Content starts

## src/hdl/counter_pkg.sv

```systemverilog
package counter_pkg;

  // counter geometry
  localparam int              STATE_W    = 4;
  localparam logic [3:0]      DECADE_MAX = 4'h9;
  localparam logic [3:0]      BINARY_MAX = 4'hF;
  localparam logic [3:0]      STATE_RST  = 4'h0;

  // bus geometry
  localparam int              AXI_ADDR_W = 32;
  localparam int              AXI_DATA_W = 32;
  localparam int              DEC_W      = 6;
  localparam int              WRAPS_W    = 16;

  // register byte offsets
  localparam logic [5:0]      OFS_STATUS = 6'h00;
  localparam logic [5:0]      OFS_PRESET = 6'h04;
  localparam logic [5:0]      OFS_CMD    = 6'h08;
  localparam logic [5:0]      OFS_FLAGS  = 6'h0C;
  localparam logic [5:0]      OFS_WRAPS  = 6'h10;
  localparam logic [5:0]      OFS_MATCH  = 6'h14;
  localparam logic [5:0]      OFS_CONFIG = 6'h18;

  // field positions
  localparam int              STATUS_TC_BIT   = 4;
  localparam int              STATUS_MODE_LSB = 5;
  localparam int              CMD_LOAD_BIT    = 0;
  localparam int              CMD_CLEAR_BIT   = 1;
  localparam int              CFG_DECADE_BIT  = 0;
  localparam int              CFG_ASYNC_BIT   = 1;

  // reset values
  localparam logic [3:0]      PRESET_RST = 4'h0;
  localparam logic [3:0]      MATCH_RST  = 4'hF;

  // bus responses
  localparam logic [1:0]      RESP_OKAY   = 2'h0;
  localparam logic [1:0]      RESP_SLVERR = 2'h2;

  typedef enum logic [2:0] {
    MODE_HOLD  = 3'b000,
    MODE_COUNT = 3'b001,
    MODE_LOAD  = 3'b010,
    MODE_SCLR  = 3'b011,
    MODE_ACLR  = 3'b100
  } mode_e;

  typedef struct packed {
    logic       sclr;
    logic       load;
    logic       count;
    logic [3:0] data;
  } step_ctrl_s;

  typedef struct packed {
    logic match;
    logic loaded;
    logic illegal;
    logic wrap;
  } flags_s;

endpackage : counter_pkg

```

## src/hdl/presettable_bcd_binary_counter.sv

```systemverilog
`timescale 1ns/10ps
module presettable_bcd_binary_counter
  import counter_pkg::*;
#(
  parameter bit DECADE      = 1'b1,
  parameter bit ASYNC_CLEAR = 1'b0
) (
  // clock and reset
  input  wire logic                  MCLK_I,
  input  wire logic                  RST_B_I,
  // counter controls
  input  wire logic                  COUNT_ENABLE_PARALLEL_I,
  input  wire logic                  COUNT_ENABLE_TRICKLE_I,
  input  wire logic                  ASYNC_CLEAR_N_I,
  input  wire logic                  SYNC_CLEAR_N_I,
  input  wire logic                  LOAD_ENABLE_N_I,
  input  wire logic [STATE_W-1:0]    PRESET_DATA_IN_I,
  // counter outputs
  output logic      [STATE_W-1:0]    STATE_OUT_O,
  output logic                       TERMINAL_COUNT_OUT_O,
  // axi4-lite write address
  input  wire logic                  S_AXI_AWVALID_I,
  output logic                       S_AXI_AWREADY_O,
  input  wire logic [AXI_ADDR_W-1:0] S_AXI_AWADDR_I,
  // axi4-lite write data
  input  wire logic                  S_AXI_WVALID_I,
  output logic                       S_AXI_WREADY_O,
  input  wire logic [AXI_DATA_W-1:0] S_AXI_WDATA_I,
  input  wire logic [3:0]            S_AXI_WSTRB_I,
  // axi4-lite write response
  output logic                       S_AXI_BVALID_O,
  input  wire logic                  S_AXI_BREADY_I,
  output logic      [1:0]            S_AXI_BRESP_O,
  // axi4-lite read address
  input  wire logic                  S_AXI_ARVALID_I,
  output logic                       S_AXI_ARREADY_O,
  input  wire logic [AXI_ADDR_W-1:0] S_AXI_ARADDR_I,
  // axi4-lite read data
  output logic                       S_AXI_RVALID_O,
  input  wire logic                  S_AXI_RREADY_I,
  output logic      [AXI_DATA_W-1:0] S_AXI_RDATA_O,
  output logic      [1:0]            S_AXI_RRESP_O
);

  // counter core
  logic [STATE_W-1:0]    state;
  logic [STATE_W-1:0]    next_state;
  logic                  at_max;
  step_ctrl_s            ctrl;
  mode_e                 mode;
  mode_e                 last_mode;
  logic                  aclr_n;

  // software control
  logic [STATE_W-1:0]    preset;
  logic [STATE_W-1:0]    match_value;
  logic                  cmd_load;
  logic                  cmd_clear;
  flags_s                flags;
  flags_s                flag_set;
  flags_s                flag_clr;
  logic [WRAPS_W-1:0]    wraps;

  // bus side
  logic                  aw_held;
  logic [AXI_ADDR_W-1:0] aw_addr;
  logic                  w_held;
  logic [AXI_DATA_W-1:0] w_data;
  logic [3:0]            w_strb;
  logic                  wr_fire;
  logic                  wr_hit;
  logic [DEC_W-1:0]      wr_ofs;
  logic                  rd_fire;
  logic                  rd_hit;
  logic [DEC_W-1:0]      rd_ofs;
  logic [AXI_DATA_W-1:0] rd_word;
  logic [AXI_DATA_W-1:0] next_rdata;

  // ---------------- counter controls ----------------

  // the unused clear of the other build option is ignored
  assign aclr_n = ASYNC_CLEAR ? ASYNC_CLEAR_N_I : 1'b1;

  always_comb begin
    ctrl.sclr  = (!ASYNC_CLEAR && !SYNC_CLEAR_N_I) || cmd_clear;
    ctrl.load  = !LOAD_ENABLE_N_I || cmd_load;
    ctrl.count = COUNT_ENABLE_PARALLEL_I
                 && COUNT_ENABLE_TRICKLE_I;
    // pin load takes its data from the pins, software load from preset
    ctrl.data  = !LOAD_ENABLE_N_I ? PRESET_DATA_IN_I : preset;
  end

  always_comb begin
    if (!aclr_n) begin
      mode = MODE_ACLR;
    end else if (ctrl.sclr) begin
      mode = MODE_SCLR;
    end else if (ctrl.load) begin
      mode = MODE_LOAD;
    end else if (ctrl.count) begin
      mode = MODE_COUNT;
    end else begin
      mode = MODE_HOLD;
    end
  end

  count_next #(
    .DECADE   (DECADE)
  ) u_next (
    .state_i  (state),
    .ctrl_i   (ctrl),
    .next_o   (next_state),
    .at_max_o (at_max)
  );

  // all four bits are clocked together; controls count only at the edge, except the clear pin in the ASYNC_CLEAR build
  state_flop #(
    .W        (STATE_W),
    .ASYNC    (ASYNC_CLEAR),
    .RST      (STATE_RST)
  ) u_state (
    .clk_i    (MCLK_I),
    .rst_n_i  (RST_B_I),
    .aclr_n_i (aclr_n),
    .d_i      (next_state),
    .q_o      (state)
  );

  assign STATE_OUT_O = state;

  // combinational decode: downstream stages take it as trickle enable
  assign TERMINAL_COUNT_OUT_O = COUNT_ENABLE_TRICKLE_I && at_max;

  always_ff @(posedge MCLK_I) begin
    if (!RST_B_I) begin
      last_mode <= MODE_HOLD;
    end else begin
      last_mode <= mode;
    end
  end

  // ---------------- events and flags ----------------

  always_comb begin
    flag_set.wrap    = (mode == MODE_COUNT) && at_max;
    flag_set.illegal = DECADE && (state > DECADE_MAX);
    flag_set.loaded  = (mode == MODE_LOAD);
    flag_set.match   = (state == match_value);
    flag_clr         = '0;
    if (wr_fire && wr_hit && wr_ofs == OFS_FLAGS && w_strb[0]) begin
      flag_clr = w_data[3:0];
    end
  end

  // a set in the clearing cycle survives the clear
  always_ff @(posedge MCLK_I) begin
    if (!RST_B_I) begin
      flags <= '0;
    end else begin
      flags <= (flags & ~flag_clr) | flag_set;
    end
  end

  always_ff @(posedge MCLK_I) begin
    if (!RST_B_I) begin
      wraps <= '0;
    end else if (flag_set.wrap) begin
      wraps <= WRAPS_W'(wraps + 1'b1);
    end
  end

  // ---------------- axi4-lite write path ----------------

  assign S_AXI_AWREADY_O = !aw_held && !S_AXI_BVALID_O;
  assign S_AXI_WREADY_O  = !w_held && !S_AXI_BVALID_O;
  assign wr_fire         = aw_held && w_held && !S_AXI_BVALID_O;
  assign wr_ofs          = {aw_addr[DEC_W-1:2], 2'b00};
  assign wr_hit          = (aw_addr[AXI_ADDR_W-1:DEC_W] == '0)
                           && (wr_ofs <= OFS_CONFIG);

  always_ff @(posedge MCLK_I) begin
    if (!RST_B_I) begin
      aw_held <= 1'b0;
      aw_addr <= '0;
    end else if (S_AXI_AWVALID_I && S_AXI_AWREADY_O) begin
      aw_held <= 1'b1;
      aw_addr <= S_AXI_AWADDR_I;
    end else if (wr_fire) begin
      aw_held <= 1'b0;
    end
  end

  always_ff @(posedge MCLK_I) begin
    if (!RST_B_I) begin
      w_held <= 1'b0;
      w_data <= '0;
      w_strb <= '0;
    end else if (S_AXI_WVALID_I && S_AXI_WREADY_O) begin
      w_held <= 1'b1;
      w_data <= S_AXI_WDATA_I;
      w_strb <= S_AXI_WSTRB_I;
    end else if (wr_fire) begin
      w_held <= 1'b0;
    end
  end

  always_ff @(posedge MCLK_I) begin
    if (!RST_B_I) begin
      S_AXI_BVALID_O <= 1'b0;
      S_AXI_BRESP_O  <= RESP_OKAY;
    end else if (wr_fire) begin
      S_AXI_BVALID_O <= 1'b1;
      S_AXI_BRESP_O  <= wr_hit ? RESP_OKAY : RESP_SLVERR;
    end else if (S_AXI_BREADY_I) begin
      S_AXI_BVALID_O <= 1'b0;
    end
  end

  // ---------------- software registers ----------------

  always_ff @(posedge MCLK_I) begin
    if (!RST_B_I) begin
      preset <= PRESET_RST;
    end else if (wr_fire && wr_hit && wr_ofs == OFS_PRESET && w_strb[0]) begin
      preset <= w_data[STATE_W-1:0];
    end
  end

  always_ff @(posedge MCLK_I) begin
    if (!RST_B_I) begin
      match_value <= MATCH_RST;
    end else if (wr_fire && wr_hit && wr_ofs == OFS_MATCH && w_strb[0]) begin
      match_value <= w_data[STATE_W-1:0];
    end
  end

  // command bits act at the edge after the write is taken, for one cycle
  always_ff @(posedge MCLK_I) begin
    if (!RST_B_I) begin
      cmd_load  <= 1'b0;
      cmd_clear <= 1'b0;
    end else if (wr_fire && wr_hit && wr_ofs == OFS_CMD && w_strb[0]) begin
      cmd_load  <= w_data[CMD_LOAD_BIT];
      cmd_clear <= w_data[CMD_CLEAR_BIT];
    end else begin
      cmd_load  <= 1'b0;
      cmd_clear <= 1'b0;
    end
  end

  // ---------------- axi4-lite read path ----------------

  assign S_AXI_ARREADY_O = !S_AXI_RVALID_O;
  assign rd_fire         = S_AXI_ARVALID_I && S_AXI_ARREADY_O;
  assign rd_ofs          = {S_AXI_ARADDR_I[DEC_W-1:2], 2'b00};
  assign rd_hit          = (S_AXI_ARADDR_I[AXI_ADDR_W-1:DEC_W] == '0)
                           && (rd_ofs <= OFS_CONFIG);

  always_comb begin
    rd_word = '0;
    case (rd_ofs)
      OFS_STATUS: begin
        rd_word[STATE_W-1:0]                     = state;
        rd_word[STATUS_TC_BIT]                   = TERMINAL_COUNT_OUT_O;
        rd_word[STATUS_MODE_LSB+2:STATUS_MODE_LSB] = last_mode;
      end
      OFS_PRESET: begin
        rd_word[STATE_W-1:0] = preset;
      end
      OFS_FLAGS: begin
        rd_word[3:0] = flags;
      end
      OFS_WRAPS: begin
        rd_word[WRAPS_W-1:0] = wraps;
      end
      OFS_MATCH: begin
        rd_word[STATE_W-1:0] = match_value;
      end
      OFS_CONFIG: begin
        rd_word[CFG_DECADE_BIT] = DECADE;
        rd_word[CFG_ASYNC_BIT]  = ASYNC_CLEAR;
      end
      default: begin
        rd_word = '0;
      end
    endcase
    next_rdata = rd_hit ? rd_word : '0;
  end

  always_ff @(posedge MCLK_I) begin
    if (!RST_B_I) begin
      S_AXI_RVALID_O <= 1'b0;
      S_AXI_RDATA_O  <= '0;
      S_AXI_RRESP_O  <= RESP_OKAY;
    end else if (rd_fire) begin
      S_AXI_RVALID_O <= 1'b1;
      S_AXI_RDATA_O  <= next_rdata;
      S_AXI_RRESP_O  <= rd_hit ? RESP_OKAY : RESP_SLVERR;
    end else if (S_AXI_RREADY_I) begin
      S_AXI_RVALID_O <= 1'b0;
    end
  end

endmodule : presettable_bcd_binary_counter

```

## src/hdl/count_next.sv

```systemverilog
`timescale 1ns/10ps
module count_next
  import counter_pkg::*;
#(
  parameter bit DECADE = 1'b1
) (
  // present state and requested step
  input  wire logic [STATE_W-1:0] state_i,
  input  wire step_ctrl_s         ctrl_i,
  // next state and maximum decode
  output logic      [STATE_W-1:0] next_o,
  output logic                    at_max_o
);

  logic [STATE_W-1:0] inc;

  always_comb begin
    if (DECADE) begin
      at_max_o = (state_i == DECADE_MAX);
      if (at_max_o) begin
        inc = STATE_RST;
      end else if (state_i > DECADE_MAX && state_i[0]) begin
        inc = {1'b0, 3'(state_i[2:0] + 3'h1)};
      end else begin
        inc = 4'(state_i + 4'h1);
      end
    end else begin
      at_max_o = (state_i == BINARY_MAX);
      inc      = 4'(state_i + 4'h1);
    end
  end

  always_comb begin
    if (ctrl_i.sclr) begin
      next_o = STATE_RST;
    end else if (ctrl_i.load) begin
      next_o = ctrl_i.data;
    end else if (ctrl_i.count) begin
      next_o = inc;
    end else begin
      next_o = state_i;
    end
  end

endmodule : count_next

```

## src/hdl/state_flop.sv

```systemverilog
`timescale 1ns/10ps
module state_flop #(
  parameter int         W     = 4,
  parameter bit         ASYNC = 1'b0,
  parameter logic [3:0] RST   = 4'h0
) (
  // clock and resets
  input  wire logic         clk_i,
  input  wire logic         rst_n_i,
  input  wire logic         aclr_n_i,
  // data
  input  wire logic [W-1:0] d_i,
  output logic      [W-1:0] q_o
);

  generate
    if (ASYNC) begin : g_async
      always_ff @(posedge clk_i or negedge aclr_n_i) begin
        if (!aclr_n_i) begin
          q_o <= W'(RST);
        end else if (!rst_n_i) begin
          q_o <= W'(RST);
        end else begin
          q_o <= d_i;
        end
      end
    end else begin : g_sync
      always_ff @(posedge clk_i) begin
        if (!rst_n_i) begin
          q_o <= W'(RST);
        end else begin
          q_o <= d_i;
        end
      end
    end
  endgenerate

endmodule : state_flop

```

Content ends

Problem to solve :: A complete answer lists every line of the listing above that holds the word "loaded".

Answer for the task ::
    logic loaded;
    flag_set.loaded  = (mode == MODE_LOAD);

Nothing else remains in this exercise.